In 1890, Richard Bowdler Sharpe considered this species as a member of the former subfamily Liotrichinae within the Timaliidae. A 2005 study found that they appear to have distinctive mtDNA cytochrome b sequences, suggesting that they might not belong to the Paridae unless the penduline tits are included, but more recent, more detailed studies have clarified its placement in a near-basal position in the family Paridae and separate from the penduline tits.

==Ecology==
It frequents larger trees in small, often mixed-species flocks. In some forest areas such as the Buxa Tiger Reserve, the density has been estimated at around 15 per square kilometre.
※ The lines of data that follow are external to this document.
Source: an optimization exercise on an open RTL-to-GDS flow (aim: small area, a short achievable clock period and few clock cycles per item). Production flows keep margins and buffers that such runs may drop. At most, simulation tests tie the RTL to the original design; equivalence was not proved.

==> flow/design.v (excerpt) <==
module trimmed_mean_ph_converter
#(
    parameter int WINDOW      = DEF_WINDOW,
    parameter int DROP        = DEF_DROP,
    parameter int SAMPLE_BITS = DEF_SAMPLE_BITS
) (
    input  logic                   i_clk,
    input  logic                   i_rst_n,
    input  logic                   i_start,
    output logic                   o_busy,
    input  logic [SAMPLE_BITS-1:0] i_sample,
    output logic                   o_valid,
    output logic signed [PH_W-1:0] o_ph_milli,
    output logic [TSUM_W-1:0]      o_trimmed_sum,
    input  logic                   i_cfg_valid,
    output logic                   o_cfg_ready,
    input  logic [CFG_IDX_W-1:0]   i_cfg_index,
    input  logic [CFG_DATA_W-1:0]  i_cfg_data
);
    logic [SAMPLE_BITS-1:0] w_x;
    logic w_xv, w_first, w_pop_ok, w_pfirst, w_last;
    assign o_cfg_ready = 1'b1;
    tmpc_ctrl #(
        .WINDOW      (WINDOW),
        .DROP        (DROP),
        .SAMPLE_BITS (SAMPLE_BITS)
    ) u_ctrl (
        .i_clk    (i_clk),
        .i_rst_n  (i_rst_n),
        .i_start  (i_start),
        .i_sample (i_sample),
        .o_busy   (o_busy),
        .o_x      (w_x),
        .o_xv     (w_xv),
        .o_first  (w_first),
        .o_pop_ok (w_pop_ok),
        .o_pfirst (w_pfirst),
        .o_last   (w_last)
    );
    tmpc_dp #(
        .SAMPLE_BITS (SAMPLE_BITS)
    ) u_dp (
        .i_clk         (i_clk),
        .i_rst_n       (i_rst_n),
        .i_x           (w_x),
        .i_xv          (w_xv),
  ...
Size: about 210 flip-flops, roughly 10000 um2 of cells after synthesis.
==> module tmpc_dp, before the edit <==
module tmpc_dp
#(
    parameter int SAMPLE_BITS = DEF_SAMPLE_BITS
) (
    input  logic                         i_clk,
    input  logic                         i_rst_n,
    input  logic [SAMPLE_BITS-1:0]       i_x,
    input  logic                         i_xv,
    input  logic                         i_first,
    input  logic                         i_pop_ok,
    input  logic                         i_pfirst,
    input  logic                         i_last,
    input  logic                         i_cfg_wr,
    input  logic [CFG_IDX_W-1:0]         i_cfg_index,
    input  logic [CFG_DATA_W-1:0]        i_cfg_data,
    output logic                         o_valid,
    output logic signed [PH_W-1:0]       o_ph_milli,
    output logic [TSUM_W-1:0]            o_trimmed_sum
);
    localparam int SB  = SAMPLE_BITS;
    localparam int AW  = TSUM_W;           
    localparam int XW  = GAIN_W + 3;       
    localparam int PW  = XW - 2;           
    logic [SB-1:0] r_m1, r_m2;             
    logic          w_lt1, w_lt2;
    logic [SB-1:0] r_p;
    logic          r_pv, r_pfirst, r_plast;
    logic [SB-1:0] r_x1, r_x2;             
    logic          r_sub1, r_sub2, r_subx, r_done;
    tmpc_lt #(.W(SB)) u_lt1 (.i_a(i_x), .i_b(r_m1), .o_lt(w_lt1));
    tmpc_lt #(.W(SB)) u_lt2 (.i_a(i_x), .i_b(r_m2), .o_lt(w_lt2));
    always_ff @(posedge i_clk) begin
        if (i_first) begin
            r_m1 <= i_x;
            r_m2 <= '1;
        end else begin
            r_m1 <= w_lt1 ? i_x : r_m1;
            r_m2 <= w_lt1 ? r_m1 : (w_lt2 ? i_x : r_m2);
        end
    end
    logic [SB-1:0] w_x1n;                  
    always_ff @(posedge i_clk) begin
        if (r_pv && r_plast) begin
            r_p <= ~w_x1n;
        end else if (r_sub1) begin
            r_p <= ~r_x2;
        end else if (i_xv && i_pop_ok) begin
            r_p <= w_lt2 ? r_m2 : i_x;
        end else begin
            r_p <= '0;
        end
    end
    always_ff @(posedge i_clk) begin
        if (!i_rst_n) begin
            r_pv     <= 1'b0;
            r_pfirst <= 1'b0;
            r_plast  <= 1'b0;
        end else begin
            r_pv     <= i_xv && i_pop_ok;
            r_pfirst <= i_xv && i_pfirst;
            r_plast  <= i_xv && i_last;
        end
    end
    logic          w_gt1, w_gt2;
    logic [AW-1:0] r_acc;
    tmpc_lt #(.W(SB)) u_gt1 (.i_a(r_x1), .i_b(r_p), .o_lt(w_gt1));
    tmpc_lt #(.W(SB)) u_gt2 (.i_a(r_x2), .i_b(r_p), .o_lt(w_gt2));
    assign w_x1n = w_gt1 ? r_p : r_x1;
    always_ff @(posedge i_clk) begin
        if (r_pfirst) begin
            r_x1 <= r_p;
            r_x2 <= '0;
        end else begin
            r_x1 <= w_x1n;
            r_x2 <= w_gt1 ? r_x1 : (w_gt2 ? r_p : r_x2);
        end
    end
    always_ff @(posedge i_clk) begin
        r_acc <= (r_pfirst ? AW'(2) : r_acc) + {{(AW-SB){r_subx}}, r_p};
    end
    always_ff @(posedge i_clk) begin
        if (!i_rst_n) begin
            r_sub1 <= 1'b0;
            r_sub2 <= 1'b0;
            r_subx <= 1'b0;
            r_done <= 1'b0;
        end else begin
            r_sub1 <= r_pv && r_plast;
            r_sub2 <= r_sub1;
            r_subx <= (r_pv && r_plast) || r_sub1;
            r_done <= r_sub2;
        end
    end
    logic signed [OFFSET_W-1:0] r_offset;
    logic [GAIN_W-1:0]          r_gain;
    always_ff @(posedge i_clk) begin
        if (!i_rst_n) begin
            r_offset <= OFFSET_RESET;
            r_gain   <= GAIN_RESET;
        end else if (i_cfg_wr) begin
            if (i_cfg_index == REG_OFFSET) r_offset <= $signed(i_cfg_data[OFFSET_W-1:0]);
            if (i_cfg_index == REG_GAIN)   r_gain   <= i_cfg_data[GAIN_W-1:0];
        end
    end
    localparam int RW = 18;
    logic [RW-1:0]   r_sum;
    logic [3:0]      r_step;               
    logic            r_off;
    logic            r_valid;
    logic signed [XW-1:0] r_w;             
    logic signed [XW-1:0] r_b;             
    logic [2:0]      w_dig;
    logic            w_neg, w_one, w_two, w_off;
    logic signed [XW-1:0] w_bn;
    always_comb begin
        if (r_done) begin
            w_dig = {r_acc[1], r_acc[0], 1'b0};
        end else if (r_step != 4'd0 && r_step < 4'd8) begin
            w_dig = r_sum[3:1];
        end else begin
            w_dig = 3'b000;
        end
        w_neg = ~w_dig[2] & (w_dig[1] | w_dig[0]);     
        w_one = w_dig[1] ^ w_dig[0];
        w_two = (w_dig[2] & ~w_dig[1] & ~w_dig[0]) | (~w_dig[2] & w_dig[1] & w_dig[0]);
        w_off = (r_step == 4'd8);
        w_bn  = ({XW{w_one}} & XW'({1'b0, r_gain})) |
                ({XW{w_two}} & XW'({1'b0, r_gain, 1'b0})) |
                ({XW{w_off}} & {{(XW-OFFSET_W){r_offset[OFFSET_W-1]}}, r_offset});
        w_bn  = w_bn ^ {XW{w_neg}};
    end
    always_ff @(posedge i_clk) begin
        if (!i_rst_n) begin
            r_step  <= 4'd0;
            r_valid <= 1'b0;
        end else begin
            r_step  <= r_done ? 4'd1 :
                       ((r_step != 4'd0 && r_step != 4'd9) ? r_step + 4'd1 : 4'd0);
            r_valid <= (r_step == 4'd9);
        end
    end
    always_ff @(posedge i_clk) begin
        r_b   <= w_bn;
        r_off <= w_off;
    end
    always_ff @(posedge i_clk) begin
        if (r_done) begin
            r_sum <= RW'(r_acc);
        end else begin
            r_sum <= {r_sum[1:0], r_sum[RW-1:2]};
        end
    end
    logic [AW:0]          w_n;             
    logic [AW+1:0]        w_x;             
    logic                 w_xc;
    logic [AW+1:0]        w_ax;            
    logic signed [PW-1:0] w_p;
    logic signed [XW-1:0] w_a, w_s;
    logic                 w_sneg;          
    logic                 w_sat;
    assign w_ax = {1'b0, r_acc, 1'b0};
    always_comb begin
        for (int i = 0; i <= AW; i++) begin
            w_n[i] = ((i % 2) == 0) ? (~w_ax[i+2] & (w_ax[i+1] | w_ax[i])) : 1'b0;
        end
        w_xc = 1'b0;
        for (int i = 0; i < 8; i++) begin
            w_x[2*i]   = ~(w_n[2*i] ^ w_xc);
            w_x[2*i+1] = ~(w_n[2*i] | w_xc);
            w_xc       = w_xc | w_n[2*i];
        end
        w_x[16] = w_xc;
        w_p   = r_w[XW-1:2];
        w_a   = {{2{w_p[PW-1]}}, w_p};
        w_s   = w_a + r_b;
        w_sat = r_off & w_sneg;
    end
    tmpc_sum_sign #(.W(XW)) u_sat (
        .i_a    (w_a),
        .i_b    (XW'({~r_offset[OFFSET_W-1], r_offset})),
        .o_sign (w_sneg)
    );
    always_ff @(posedge i_clk) begin
        if (r_done) begin
            r_w <= XW'({w_x, 2'b00});
        end else begin
            r_w <= {w_s[XW-1:PH_W], w_s[PH_W-1] | w_sat, w_s[PH_W-2:0] & {(PH_W-1){~w_sat}}};
        end
    end
    assign o_valid       = r_valid;
    assign o_ph_milli    = r_w[PH_W-1:0];
    assign o_trimmed_sum = r_sum[AW-1:0];
endmodule
Settings: LEC_CHECK=0, CAP_MARGIN=20, CORE_MARGIN=2, CORE_UTILIZATION=40, SLEW_MARGIN=20; clock period 8.0 ns.
standard.sh (not shown) runs the stock make flow with config.mk's settings and CLKGATE_MAP_FILE= SYNTH_SCRIPT=/design/flow/synth_recipe.tcl, a recipe that flattens the netlist after the stock synthesis.
==> flow/flow/run.sh <==
#!/bin/bash
set -euo pipefail
export BUFFER_PORTS_ARGS="-buffer_cell sky130_fd_sc_hd__buf_2"
export CTS_ARGS="-sink_clustering_enable -repair_clock_nets -dont_use_dummy_load -sink_clustering_size 25 -sink_clustering_max_diameter 150 -buf_list sky130_fd_sc_hd__clkbuf_16 -root_buf sky130_fd_sc_hd__clkbuf_16 -distance_between_buffers 2000 -branching_point_buffers_distance 2000"
bash standard.sh SETUP_SLACK_MARGIN=5.2 finish > make_finish.log 2>&1
Edit:
--- a/flow/design.v
+++ b/flow/design.v
@@ -170,5 +170,10 @@
     end
     logic          w_gt1, w_gt2;
-    logic [AW-1:0] r_acc;
+    localparam int AL = 8;
+    logic [AL-1:0]    r_acc_lo;
+    logic [AW-AL-1:0] r_acc_hi;
+    logic             r_acc_c;
+    logic [AL:0]      w_acc_lo;
+    logic [AW-1:0]    w_acc;
     tmpc_lt #(.W(SB)) u_gt1 (.i_a(r_x1), .i_b(r_p), .o_lt(w_gt1));
     tmpc_lt #(.W(SB)) u_gt2 (.i_a(r_x2), .i_b(r_p), .o_lt(w_gt2));
@@ -183,6 +188,11 @@
         end
     end
+    assign w_acc = {r_acc_hi + (AW-AL)'(r_acc_c), r_acc_lo};
+    assign w_acc_lo = {1'b0, r_pfirst ? AL'(2) : r_acc_lo} + {1'b0, r_p[AL-1:0]};
     always_ff @(posedge i_clk) begin
-        r_acc <= (r_pfirst ? AW'(2) : r_acc) + {{(AW-SB){r_subx}}, r_p};
+        r_acc_lo <= w_acc_lo[AL-1:0];
+        r_acc_c  <= w_acc_lo[AL];
+        r_acc_hi <= (r_pfirst ? '0 : r_acc_hi) + {{(AW-SB){r_subx}}, r_p[SB-1:AL]}
+                    + (AW-AL)'(r_acc_c & ~r_pfirst);
     end
     always_ff @(posedge i_clk) begin
@@ -222,5 +232,5 @@
     always_comb begin
         if (r_done) begin
-            w_dig = {r_acc[1], r_acc[0], 1'b0};
+            w_dig = {r_acc_lo[1], r_acc_lo[0], 1'b0};
         end else if (r_step != 4'd0 && r_step < 4'd8) begin
             w_dig = r_sum[3:1];
@@ -253,5 +263,5 @@
     always_ff @(posedge i_clk) begin
         if (r_done) begin
-            r_sum <= RW'(r_acc);
+            r_sum <= RW'(w_acc);
         end else begin
             r_sum <= {r_sum[1:0], r_sum[RW-1:2]};
@@ -266,5 +276,5 @@
     logic                 w_sneg;          
     logic                 w_sat;
-    assign w_ax = {1'b0, r_acc, 1'b0};
+    assign w_ax = {1'b0, w_acc, 1'b0};
     always_comb begin
         for (int i = 0; i <= AW; i++) begin
Wire length fell by 6.1%.
Via count fell by about 4%.
Count of clock-buffer cells in the layout does not change.
Non-clock buffer count fell by 21.
Fmax rose by 3.6%.
Testbench counts after the change, summed over its fixed seeds: cycles 16,272, windows 1,600.
For the first run of this note, only the layout was checked, not whether the RTL still works.

==> afterwards: timing with drivers on the ports <==
How much do the figures lean on ideal ports? The routed layouts below were timed once more, with nothing changed but the port constraints.
Step 1 sets driving cells, clkbuf_16 on the clock port and buf_2 on the other inputs (assumed; they add their load-dependent delay and slew).
Step 2 also shifts input and output timing later by t, the mid clock arrival at the registers, as if the neighbouring blocks saw the same clock.
Three values: no drivers, after step 1, after step 2; two values: the first two.
run	t (ns)	setup slack, ns	latest minus earliest clock arrival (ns)	worst register clock-pin slew, ns
the first run	0.498	5.155 / 5.155 / 5.063	0.055 / 0.054	0.11 / 0.11
the second run	0.496	5.255 / 5.207 / 5.083	0.047 / 0.047	0.10 / 0.10
After both steps setup and hold are still met in every run listed. For the second run, which loses most, drivers alone change the setup slack by -0.048 ns; drivers and shift together by -0.172 ns.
Sultan tits are vocal with several calls including a rattling "chi-dip, tri-trip", harsh explosive hissing calls and squeaky repeated "wheet" whistles.

The breeding season in India is April to July. The clutch is of five to seven eggs laid inside a lined tree cavity. The birds feed on caterpillars and sometimes small berries. They show an unusual behaviour of panicking in captivity when they encounter unusual noise or other species; this is said to be unlike that of typical Paridae members. Unlike other Paridae, their nostrils are exposed and not covered by feathers.

Widely distributed within suitable habitats throughout its large range, the sultan tit is evaluated as Least Concern on the IUCN Red List of Threatened Species.